At 10:30 (past my bedtime, I can assure you) we loaded up on the party bus. Which is quite cool and should hell freeze over and I actually get married, I want to go on one of these for the bachorlette party. Of course, the party would start earlier than 10:30. The group was smaller than anticipated but that was fine for us since the chances of the group getting out of control or losing someone diminished with the cancellations. The bus had a DJ that played whatever we wanted, of course I wrote down a request for Def Leppard and AC/DC. Was it loud in there? Umm, yes and I have been known to rock out in my car, but the lateness of the evening coupled with my desire to curl up and sleep equaled a potential headache.

They wanted to stop at a Tiger Mart for some beer, so after much gawking my onlookers, the kids got their beer and off we went to the first club. Birthday girl requested a place called Play. Never heard of it, but I told the DJ that was their first choice, so off we went to Play. As we pulled up, I noticed two girls intertwined and pointed it out to Rach. She looked at me like I had two heads or maybe my dress had somehow fallen and my boobs were on display for all to see. Then she started laughing and said, “Amy, you know what kind of club Play is right?” Umm, nope, not a clue. “It’s a gay club, they have drag shows. Tribe is right next to it, Church St is the corridor for the gay community” I so didn’t know that! Oh goody, are we going in, cause I can so mark this off of my to-do list and ooh, I can blog about it too!

Well, let’s just say that with my soccer mom looks (I was in a madras dress, sweater neatly tied around the shoulders) and Rach’s pregnant belly, we were a sight to be seen. I leaned over and said, “Look, if anyone asks, we’re together and I knocked you up, k?” And then I got my first, real live look at drag queens in all their glory. And they were beautiful. Seriously, whatever good thoughts I had had about my body disappeared as soon as I saw the queens dancing around on stage and lip synching.  There goes those 21 pounds I have lost. . .all for naught because they looked fab!

I love to people watch so this is one of the greatest places to go! And there were people from all walks of life there, straight, gay, bi, you name it, they were there. It was nice to be in a club again after all these years and not feel like I was being looked at as if I were a cut a meat. I have been asked why the kids chose to go there and quite frankly, I think they made the right choice. No one bothers you there, young women can go there with their girlfriends to dance and drink the night away and not worry about some creep trying to hit on them.

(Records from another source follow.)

## src/rtl/branch_pkg.sv

```systemverilog
// Shared types for the branch resolve stage: funct3 codes,
// result bundle, skid-buffer states and the sequential PC step.
package branch_pkg;

  localparam int          BR_XLEN = 32;
  localparam logic [31:0] PC_INC  = 32'd4;

  typedef enum logic [2:0] {
    BEQ  = 3'b000,
    BNE  = 3'b001,
    BLT  = 3'b100,
    BGE  = 3'b101,
    BLTU = 3'b110,
    BGEU = 3'b111
  } funct3_e;

  typedef struct packed {
    logic               taken;
    logic               illegal;
    logic [BR_XLEN-1:0] next_pc;
    logic [BR_XLEN-1:0] target;
  } br_result_t;

  typedef enum logic [1:0] {
    EMPTY = 2'd0,
    ONE   = 2'd1,
    TWO   = 2'd2
  } skid_state_e;

endpackage

```

## src/rtl/br_skid_buf.sv

```systemverilog
// Two-entry valid/ready skid buffer with registered in_ready/out_valid.
// Ports: clk, reset_n, in_valid/in_ready/in_data, out_valid/out_ready/out_data.
module br_skid_buf
  import branch_pkg::*;
#(
  parameter type T = br_result_t
) (
  input  logic clk,
  input  logic reset_n,
  input  logic in_valid,
  output logic in_ready,
  input  T     in_data,
  output logic out_valid,
  input  logic out_ready,
  output T     out_data
);

  skid_state_e state;
  T            spare;
  logic        in_fire;
  logic        out_fire;

  assign in_fire  = in_valid & in_ready;
  assign out_fire = out_valid & out_ready;

  // out_data is the head entry; spare holds the younger entry in TWO.
  always_ff @(posedge clk or negedge reset_n) begin
    if (!reset_n) begin
      state     <= EMPTY;
      in_ready  <= 1'b1;
      out_valid <= 1'b0;
      out_data  <= '0;
      spare     <= '0;
    end else begin
      unique case (state)
        EMPTY: begin
          if (in_fire) begin
            out_data  <= in_data;
            out_valid <= 1'b1;
            state     <= ONE;
          end
        end
        ONE: begin
          if (in_fire && !out_fire) begin
            spare    <= in_data;
            in_ready <= 1'b0;
            state    <= TWO;
          end else if (!in_fire && out_fire) begin
            out_valid <= 1'b0;
            state     <= EMPTY;
          end else if (in_fire && out_fire) begin
            out_data <= in_data;
          end
        end
        TWO: begin
          if (out_fire) begin
            out_data <= spare;
            in_ready <= 1'b1;
            state    <= ONE;
          end
        end
        default: begin
          state     <= EMPTY;
          in_ready  <= 1'b1;
          out_valid <= 1'b0;
        end
      endcase
    end
  end

endmodule

```

## src/rtl/comparatortree32.sv

```systemverilog
// 32-bit operand comparator: equality, signed and unsigned less-than.
// Ports: a, b operands; eq, lt (signed), ltu (unsigned) results.
module comparatortree32 (
  input  logic [31:0] a,
  input  logic [31:0] b,
  output logic        eq,
  output logic        lt,
  output logic        ltu
);

  assign eq  = (a == b);
  assign ltu = (a < b);
  assign lt  = ($signed(a) < $signed(b));

endmodule

```

## src/rtl/branch_resolve_stage.sv

```systemverilog
// Branch resolve stage: compares operands, decodes funct3 into
// taken/illegal, computes target and next PC, and registers the result
// through a 2-entry skid buffer.
// Ports: clk, reset_n; in_valid/in_ready, in_op1, in_op2, in_funct3,
// in_pc, in_imm; out_valid/out_ready, out_taken, out_illegal,
// out_next_pc, out_target.
// Optional BRANCH_PERF_EN adds perf_taken_cnt, perf_nottaken_cnt and
// perf_illegal_cnt, counting output transfers by outcome.
// XLEN must stay 32: the comparator is fixed-width.
module branch_resolve_stage #(
  parameter int          XLEN   = 32,
  parameter logic [31:0] PC_INC = branch_pkg::PC_INC
) (
  input  logic            clk,
  input  logic            reset_n,
  input  logic            in_valid,
  output logic            in_ready,
  input  logic [XLEN-1:0] in_op1,
  input  logic [XLEN-1:0] in_op2,
  input  logic [2:0]      in_funct3,
  input  logic [XLEN-1:0] in_pc,
  input  logic [XLEN-1:0] in_imm,
  output logic            out_valid,
  input  logic            out_ready,
  output logic            out_taken,
  output logic            out_illegal,
  output logic [XLEN-1:0] out_next_pc,
  output logic [XLEN-1:0] out_target
`ifdef BRANCH_PERF_EN
  ,
  output logic [31:0]     perf_taken_cnt,
  output logic [31:0]     perf_nottaken_cnt,
  output logic [31:0]     perf_illegal_cnt
`endif
);

  import branch_pkg::*;

  logic       eq;
  logic       lt;
  logic       ltu;
  br_result_t res;
  br_result_t head;

  comparatortree32 u_cmp (
    .a   (in_op1),
    .b   (in_op2),
    .eq  (eq),
    .lt  (lt),
    .ltu (ltu)
  );

  always_comb begin
    res         = '0;
    res.target  = in_pc + in_imm;
    unique case (1'b1)
      (in_funct3 == BEQ):  res.taken = eq;
      (in_funct3 == BNE):  res.taken = ~eq;
      (in_funct3 == BLT):  res.taken = lt;
      (in_funct3 == BGE):  res.taken = ~lt;
      (in_funct3 == BLTU): res.taken = ltu;
      (in_funct3 == BGEU): res.taken = ~ltu;
      default:             res.illegal = 1'b1;
    endcase
    res.next_pc = res.taken ? res.target : in_pc + PC_INC;
  end

  br_skid_buf #(
    .T (br_result_t)
  ) u_skid (
    .clk       (clk),
    .reset_n   (reset_n),
    .in_valid  (in_valid),
    .in_ready  (in_ready),
    .in_data   (res),
    .out_valid (out_valid),
    .out_ready (out_ready),
    .out_data  (head)
  );

  assign out_taken   = head.taken;
  assign out_illegal = head.illegal;
  assign out_next_pc = head.next_pc;
  assign out_target  = head.target;

`ifdef BRANCH_PERF_EN
  logic out_fire;
  assign out_fire = out_valid & out_ready;

  always_ff @(posedge clk or negedge reset_n) begin
    if (!reset_n) begin
      perf_taken_cnt    <= '0;
      perf_nottaken_cnt <= '0;
      perf_illegal_cnt  <= '0;
    end else if (out_fire) begin
      unique case (1'b1)
        head.illegal: perf_illegal_cnt  <= perf_illegal_cnt + 32'd1;
        head.taken:   perf_taken_cnt    <= perf_taken_cnt + 32'd1;
        default:      perf_nottaken_cnt <= perf_nottaken_cnt + 32'd1;
      endcase
    end
  end
`endif

endmodule

```

## config.mk

```make
export PLATFORM = sky130hd
export DESIGN_NAME = branch_resolve_stage
export DESIGN_NICKNAME = d
export VERILOG_FILES = /design/src/rtl/branch_pkg.sv /design/src/rtl/br_skid_buf.sv /design/src/rtl/comparatortree32.sv /design/src/rtl/branch_resolve_stage.sv
export SDC_FILE = /design/constraint.sdc
export NUM_CORES = 1
export LEC_CHECK = 0
export ABC_AREA = 1
export BUFFER_PORTS_ARGS = -buffer_cell sky130_fd_sc_hd__buf_2
export CAP_MARGIN = 25
export CORE_AREA = 8 8 143 145
export DETAILED_ROUTE_END_ITERATION = 8
export DIE_AREA = 0 0 151 153
export PLACE_DENSITY = 0.78
export SLEW_MARGIN = 15
export SYNTH_ARGS = -nofsm -noshare
export SYNTH_HDL_FRONTEND = slang
export SYNTH_SLANG_ARGS = --single-unit
```

## constraint.sdc

```tcl
create_clock -name clk -period 1.91 [get_ports clk]
set_input_delay 0 -clock clk [delete_from_list [all_inputs] [get_ports clk]]
set_output_delay 0 -clock clk [all_outputs]
set_load 0.02 [all_outputs]
```

==> results_dict.tcl, run 1 <==
set metrics [dict create \
    first_iter_violations 1210 \
    die_x_um 151 \
    drv_slew 0 \
    cp-startpoint "in_op2[6]" \
    antenna_cells 0 \
    route.vias.total 11500 \
    worst_ir_drop_vdd_mv 2.45 \
    first_global_vias 11000 \
    dr.pass1.iters 7 \
    crit_type "primary input to register" \
    status "finished clean" \
    arrival_ps 2210 \
    cts.clk_slew.worst_paths_ps 60 \
    synth_seq_area_share_pct 34.2 \
    total_power_uw 17000 \
    gp_congestion 0.959 \
    syn_to_final_growth_pct 36.3 \
    holdWs_ps 33.5 \
    root_buffer "clkbuf_16" \
    fin_skew_ps 9.98 \
    multi_input_area_sq_mm 0.00584 \
    p_leak_uw 0.00754 \
    critPathMaxFanout 7 \
    clk_latency_ps 420 \
    antenna_found_initial 0 \
    gr-usage-all-layers_pct 30.5 \
    wl_um 36700 \
    clock_path_buffers 2 \
    timing.rr.end "u_skid.out_data[56]" \
    clock_sinks 136 \
    cts_made_buffers 17 \
    finalWorstPathRequiredPeriod_ps 1900 \
    synth_area_sq_mm 0.00995 \
    slew_headroom_pct 50.9 \
    antenna_left 0 \
    asyncSetResetFlopFracSynth_pct 100 \
    ys_top_cells_by_area "dfrtp_1 (34%), nand2_1 (19%), ha_1 (8.0%)" \
    htree_levels 4 \
    synthDominantCellAreaShare_pct 33.9 \
    holdCritPathClass "primary input to register" \
    synth_nets 1679 \
    cts_tree "built" \
    wl_per_cell_um 17.6 \
    synth_edf_count 0 \
    fill_cells 1479 \
    numPortBuffers 202 \
    synth_seq_cells 136 \
    start_util_pct 54.5 \
    yosysTopAreaCell "dfrtp_1" \
    yosys_most_used_dff "dfrtp_1" \
    tightestPinTransition_ps 737 \
    maxCapViolCount 0 \
    layout.nets 2043 \
    dieArea_sq_mm 0.0231 \
    endpoint "u_skid.out_data[42]" \
    synthCells 1479 \
    route.detailed.drc 0 \
    area.sequential_sq_mm 0.00340 \
    rsz0062_at_grt "yes" \
    core_region_area_sq_mm 0.0183 \
    critPathRequiredTime_ps 2220 \
    r2r-start "u_skid.state[1]" \
    endpoint_kind "register" \
    synth.distinct_cells 37 \
    final_hold_viol_count 0 \
    crit_path_start_kind "primary input" \
    hpwlAfterDp_um 27200 \
    syn-mean-instance-area_sq_um 6.73 \
    synth_warnings 0 \
    r2r_cells 7 \
    synth.most_common_cell "nand2_1" \
    fmax_mhz 526 \
    r2r_slack_ps 120 \
    layoutNonFillerInstCount 2090 \
    finalCritPeriodShare_pct 99.5 \
    placed_cells 2046 \
    grt_pass1_wl_um 55900 \
    drive_gt1_share_pct 25.6 \
    die_h_um 153 \
    rows 50 \
    overflow 0 \
    setup_viol 0 \
    p_per_area_mw_per_mm2 1250 \
    grt_start_max_net_pins 81 \
    ios 203 \
    vias_per_cell 5.48 \
    synthTopCellsByCount "nand2_1 (494), inv_1 (181), dfrtp_1 (135)" \
]
-- state kept, by name, summed over array words and instances, names as in the netlist --
signal / count
u_skid.out_valid: 1
u_skid.in_ready: 1
u_skid.state: 2
u_skid.spare: 66
u_skid.out_data: 66
-- kinds of logic after synthesis --
| family | share of synthesized area [%] |
|---|---|
| and+or+nand+nor | 31.4 |
| adders and majority gates | 8.25 |
| DFF | 34.2 |
| buffers and inverters | 9.18 |
| AOI/OAI and AO/OA | 12.9 |
| xor gates and xnor gates | 4.05 |
-- how the worst min path moves through the flow --
stage / from / endpoint / slack [ps] / depth (start not counted)
6_report: in_funct3[1] / u_skid.spare[64] / 30 / 5
5_1_grt: in_funct3[1] / u_skid.spare[64] / 60 / 5
4_1_cts: in_funct3[1] / u_skid.spare[64] / 20 / 5
3_5_place_dp: reset_n / u_skid.spare[64] / 20 / 1
3_3_place_gp: reset_n / u_skid.out_data[3] / 20 / 1
2_1_floorplan: reset_n / u_skid.out_data[0] / -300 / 0
-- metrics by stage --
stage          instance area, sq um  util (%)  worst slack (ps)  TNS [ps]
2_1_floorplan                  9950         -             0.391         0
3_3_place_gp                  12500      68.6              -411    -28200
3_5_place_dp                  12500      68.6              -444    -32050
4_1_cts                       13200      72.5              16.2         0
5_1_grt                       13600      74.3             -69.7      -562
6_report                      13600      74.3              9.78         0
-- routing by layer --
| metal | vias up | routed length (um) | GRT usage [%] | share of wire (%) |
|---|---|---|---|---|
| li1 | 5489 | - | - | - |
| met3 | 94 | 3140 | 4.13 | 8.5 |
| met5 | - | 0 | 0 | 0 |
| met2 | 604 | 16900 | 47.4 | 46 |
| met4 | 0 | 1270 | 10.6 | 3.4 |
| met1 | 5271 | 15500 | 42.4 | 42 |
-- placed cells by master (no fill, tap or decap), types with 3 or more instances in the layout --
| master | synthesis | final |
|---|---|---|
| nand3_1 | 63 | 62 |
| ha_1 | 64 | 59 |
| o21ai_1 | 12 | 18 |
| a21o_1 | 6 | 6 |
| nand4_1 | 42 | 42 |
| ha_4 | 0 | 5 |
| buf_6 | 3 | 5 |
| nor4_1 | 6 | 6 |
| nand2_1 | 494 | 473 |
| clkbuf_16 | 0 | 21 |
| xor2_1 | 32 | 31 |
| clkinvlp_4 | 0 | 3 |
| a21oi_2 | 0 | 3 |
| inv_2 | 1 | 3 |
| a31oi_1 | 9 | 8 |
| o21ai_0 | 102 | 94 |
| dfrtp_1 | 135 | 135 |
| nand2_2 | 0 | 19 |
| inv_1 | 181 | 178 |
| nor2_1 | 109 | 105 |
| buf_12 | 0 | 9 |
| buf_2 | 10 | 200 |
| buf_4 | 0 | 172 |
| a21oi_1 | 103 | 99 |
| o21ai_2 | 1 | 3 |
| dlygate4sd3_1 | 0 | 5 |
| and3_1 | 3 | 3 |
| o21a_1 | 5 | 5 |
| nor2_4 | 1 | 5 |
| inv_6 | 0 | 4 |
| xnor2_1 | 14 | 14 |
| o21bai_1 | 5 | 5 |
| bufinv_16 | 0 | 4 |
| nand3_2 | 2 | 3 |
| nor3_1 | 23 | 23 |
| nand3b_1 | 5 | 5 |
-- critical path, stage by stage --
cell and delay (ps):
buf_2 80, inv_1 40, ha_1 290, nand2_2 80, nor2_4 100, nand4_1 190, nor2_1 150, nand3b_1 120
o21ai_2 140, nand2_2 80, nor2_4 150, nand3_4 190, buf_12 210, nand2_1 80, nand3_1 110, nand2_1 140
nand2_1 50
-- where the power goes --
group | internal, uW | total, uW | switching, uW | leakage, uW
combinational | 2970 | 8320 | 5360 | 0.00556
clock | 2240 | 3630 | 1390 | 0.000305
sequential | 4300 | 5010 | 712 | 0.00167
total | 9500 | 17000 | 7450 | 0.00754
-- what timing repair did --
action / 4_1_cts / 5_1_grt
setup buffers: 0 / 3
pin swaps: 1 / 18
cloned: 0 / 4
endpoints found under the hold margin: 65 / 0
endpoints found under the setup margin: 4 / 76
gates resized for setup: 4 / 56
hold buffers: 5 / 0
-- layout make-up --
| cell class | count | share of cell area (%) |
|---|---|---|
| Clock buffer | 19 | 3.26 |
| Clock inverter | 13 | 1.42 |
| Inverter | 182 | 5.06 |
| Multi-Input combinational cell | 1109 | 43.0 |
| Sequential cell | 136 | 25.1 |
| Tap cell | 234 | 2.16 |
| Timing Repair Buffer | 397 | 20.0 |
Note: power is estimated with default switching activity, not from simulation.
==> inputs of run 2 (changes only) <==
--- a/config.mk
+++ b/config.mk
@@ -8,11 +8,12 @@
 export ABC_AREA = 1
 export BUFFER_PORTS_ARGS = -buffer_cell sky130_fd_sc_hd__buf_2
 export CAP_MARGIN = 25
-export CORE_AREA = 8 8 143 145
+export CORE_AREA = 8 8 147 149
 export DETAILED_ROUTE_END_ITERATION = 8
-export DIE_AREA = 0 0 151 153
+export DIE_AREA = 0 0 155 157
 export PLACE_DENSITY = 0.78
 export SLEW_MARGIN = 15
 export SYNTH_ARGS = -nofsm -noshare
 export SYNTH_HDL_FRONTEND = slang
+export SYNTH_HIERARCHICAL = 1
 export SYNTH_SLANG_ARGS = --single-unit
==> run 2 against run 1 <==
Against the previous run: the run now ends with negative setup slack left; first-iteration DRC count is 1.9% lower; highest routed layer unchanged; critical path type unchanged; power fell by 43%; setup slack got worse by 330 ps.
==> results_dict.tcl, run 2 <==
set metrics [dict create \
    status "finished, violations left" \
    violations "negative setup slack" \
    rows 51 \
    layoutNonFillerInstCount 2285 \
    first_global_vias 11600 \
    worst_ir_drop_vdd_mv 0.587 \
    grt_pass1_wl_um 59800 \
    overflow 0 \
    p_leak_uw 0.00824 \
    wl_um 39800 \
    numPortBuffers 202 \
    htree_levels 4 \
    synth_area_sq_mm 0.0107 \
    start_util_pct 55.9 \
    mostFrequentLayoutCells "nand2_1 (655), inv_1 (194), buf_2 (187)" \
    dr.pass1.iters 6 \
    reg.largest.list "u_skid/out_data x66, u_skid/spare x66, u_skid/state x2" \
    slew_headroom_pct 69.6 \
    antenna_found_initial 0 \
    yosys_most_used_dff "dfrtp_1" \
    drive_gt1_share_pct 30.0 \
    core_region_area_sq_mm 0.0192 \
    synthDominantCellAreaShare_pct 31.5 \
    syn-mean-instance-area_sq_um 6.43 \
    hpwlAfterDp_um 28400 \
    ys_top_cells_by_area "dfrtp_1 (31%), nand2_1 (25%), ha_1 (7.8%)" \
    critical_path.max_stage_delay_ps 220 \
    synth_edf_count 0 \
    synth_seq_cells 136 \
    antenna_left 0 \
    final_common_cell "nand2_1" \
    die_x_um 155 \
    grt_start_max_net_pins 88 \
    asyncSetResetFlopFracSynth_pct 100 \
    synth-xor-area-share_pct 3.22 \
    wl_per_cell_um 17.4 \
    gr-usage-all-layers_pct 31.0 \
    fmax_mhz 448 \
    synth.distinct_cells 44 \
    synth_seq_area_share_pct 31.7 \
    rsz0062_at_grt "yes" \
    holdWs_ps 23.2 \
    critPathRequiredTime_ps 2270 \
    gp_congestion 0.999 \
    first_iter_violations 1187 \
    synthAdderAreaFrac_pct 8.00 \
    holdCritPathClass "primary input to register" \
    vias_per_cell 5.37 \
    crit_top_cell "nand2_1" \
    synthMuxAreaShare_pct 0 \
    drv_slew 0 \
    cts_tree "built" \
    finalCritPeriodShare_pct 117 \
    synthTopCellsByCount "nand2_1 (722), inv_1 (214), nand3_1 (158)" \
    synth_warnings 6 \
    dieArea_sq_mm 0.0243 \
    synthSimpleGateAreaFrac_pct 39.8 \
    synthCells 1670 \
    critical-path-slowest-cell "or2_1" \
    synth_compound_area_share_pct 6.40 \
    placed_cells 2235 \
    cts_made_buffers 17 \
    fin_skew_ps 9.59 \
    layout.nets 2210 \
    root_buffer "clkbuf_16" \
    clk_latency_ps 430 \
    maxCapViolCount 0 \
    crit_path_start_kind "primary input" \
    tightestPinTransition_ps 455 \
    yosysTopAreaCell "dfrtp_1" \
    finalWorstPathRequiredPeriod_ps 2230 \
    clock_path_buffers 2 \
    syn_to_final_growth_pct 38.9 \
    ios 203 \
    route.vias.total 12300 \
    post-place-ws_ps -631 \
    endpoint_kind "register" \
    setup_slack_ps -321 \
    route.detailed.drc 0 \
    cp_top_family "simple AND/OR/NAND/NOR gates" \
    clock_sinks 136 \
    setup_viol 61 \
    antenna_cells 0 \
    critPathBufInv 5 \
    p_per_area_mw_per_mm2 645 \
    synth.most_common_cell "nand2_1" \
    critical_path.cell_chain "buf_2, inv_2, ha_4, nand2_2, inv_2, nand2_1, nand2_1, nand2_1, nand3_2, a21oi_2, nand3_1, nand2_1, inv_1, nand2_1, o21ai_2, or2_1, nand3_2, nand2_8, buf_12, o31ai_4, nand2_1, o21ai_1, nand3_1, nand2_1" \
    crit_type "primary input to register" \
    critPathMaxFanout 7 \
    synth_top_family_by_area "simple AND/OR/NAND/NOR gates" \
    arrival_ps 2590 \
    final_hold_viol_count 0 \
    cts.clk_slew.worst_paths_ps 60 \
    synth_nets 1873 \
    die_h_um 157 \
]
run 2: worst reg2reg max path: stages, from the launching register on:
cell	delay, ps
dfstp_2	540
nand2_1	90
inv_1	110
ha_1	220
nor2_1	70
nand3_1	100
nand2_2	100
nand2_2	140
buf_12	210
nand2_1	110
nand2_1	110
run 2: cell type report:
type / instances / area (sq um)
Clock buffer: 18 / 429
Clock inverter: 14 / 184
Timing Repair Buffer: 377 / 2690
Inverter: 224 / 883
Fill cell: 1399 / 4290
Multi-Input combinational cell: 1251 / 7000
Tap cell: 265 / 332
Sequential cell: 136 / 3400
run 2: timing repair:
| action | in CTS | in global routing |
|---|---|---|
| resized for setup | 76 | 101 |
| hold endpoints to repair | 139 | 0 |
| endpoints found under the setup margin | 42 | 87 |
| gates cloned | 2 | 3 |
| setup buffers | 5 | 3 |
| pin swaps | 38 | 44 |
| hold buffers | 5 | 0 |
run 2: path summary, 6_finish.rpt:
path                                      from                   to  slack (ps)  cells after the start
max                                 in_op2[19]  u_skid/out_data[36]        -320                     24
min in group asynchronous              reset_n  u_skid/out_data[33]          40                      2
max reg2reg                    u_skid/in_ready  u_skid/out_data[38]          40                     10
min                                   in_pc[2]     u_skid/spare[34]          20                      5
min reg2reg                u_skid/out_data[43]  u_skid/out_data[43]         470                      2
max in group asynchronous              reset_n  u_skid/out_data[64]        1250                      3
run 2: per-layer routing:
layer	up-vias	wire length [um]	global-route usage, %
met4	0	1730	14.6
met2	658	18800	51.9
met1	5639	15900	38.5
li1	5866	-	-
met5	-	0	0
met3	103	3330	5.40
run 2: logic make-up (layout without fill, tap and decap cells):
family,count (synthesis),in the layout
and+or+nand+nor,1015,1015
AOI/OAI and AO/OA,132,132
buffers and inverters,283,633
adders and majority gates,68,68
xor gates and xnor gates,36,36
DFF,136,136
run 2: metrics by stage:
step / setup TNS, ps / power [uW] / area [sq um] / utilization [%]
floorplan: -2740 / 4300 / 11000 / -
global placement: -35420 / 5490 / 13400 / 69.5
detailed placement: -39200 / 5530 / 13400 / 69.5
CTS: -1790 / 9230 / 14400 / 75.0
global route: -18620 / 10000 / 14900 / 77.6
finish: -8670 / 9620 / 14900 / 77.6
run 2: where the power goes:
group / leakage [uW] / internal (uW) / switching (uW)
Clock: 0.000293 / 2090 / 1420
Sequential: 0.00137 / 2880 / 0
Combinational: 0.00658 / 1390 / 1840
==> inputs of run 3 (changes only) <==
--- a/config.mk
+++ b/config.mk
@@ -8,10 +8,10 @@
 export ABC_AREA = 1
 export BUFFER_PORTS_ARGS = -buffer_cell sky130_fd_sc_hd__buf_2
 export CAP_MARGIN = 25
-export CORE_AREA = 8 8 147 149
+export CORE_AREA = 8 8 163 134
 export DETAILED_ROUTE_END_ITERATION = 8
-export DIE_AREA = 0 0 155 157
-export PLACE_DENSITY = 0.78
+export DIE_AREA = 0 0 171 142
+export PLACE_DENSITY = 0.79
 export SLEW_MARGIN = 15
 export SYNTH_ARGS = -nofsm -noshare
 export SYNTH_HDL_FRONTEND = slang
==> run 3 against run 2 <==
Against the previous run: the flow still finishes with violations (negative setup slack); clock skew increased by 3.2 ps; non-clock buffer count decreased by 26; routed wire length decreased by 9.5%; sequential power about the same; global-route usage decreased by 2.1 points; sequential share of layout area increased by 0.61 points; combinational power decreased by 7.4%; hold slack improved by 11 ps; power decreased by 6.3%; critical path type unchanged.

After the show, the dance club portion opened. I was going to just stand close to the bar and people watch but then a song came on that made me want to dance. So off I went to dance with the birthday girl and another friend. It even snowed while I was dancing! Had I not felt like such a dork in my outfit I would have stayed out there and danced but I knew that all good things must come to an end, so I headed back up to where Rach was to people watch, giggle and know that my time as a club rat had already passed.

The kids then headed to Graham Central for their last bit of clubbing and we wisely chose to stay on the bus to chat. I hated that place when I was younger, so there was no way I was about to go into that place now.

I had a blast hanging out with Rach, seeing what is cool to do now but the 2AM bedtime is something that I do not miss. Sometimes when you get older, you start to think about the good ole days and forget what it was like to function on three hours of sleep or the fact that the night’s drinking is still quite with you even a day or so after the party. I still love my Jack and Diet but I know my limits and am thankful that just like my teen years, my 20s are firmly in the past. I love that my friends think a good time is getting together to grill out and chat. That their kids call me Miss Amy or even Aunt Amy. Their cuddles, kisses and laughter make my evenings now. And with another little Spence on the way, I can’t wait to see his/her personality. I also can’t wait to see my BFF’s little boy be born, so I can play with him and watch his parents smile after all they have endured to get him here.

Getting older can be a pain but I wouldn’t trade it for all the clubbing in the world.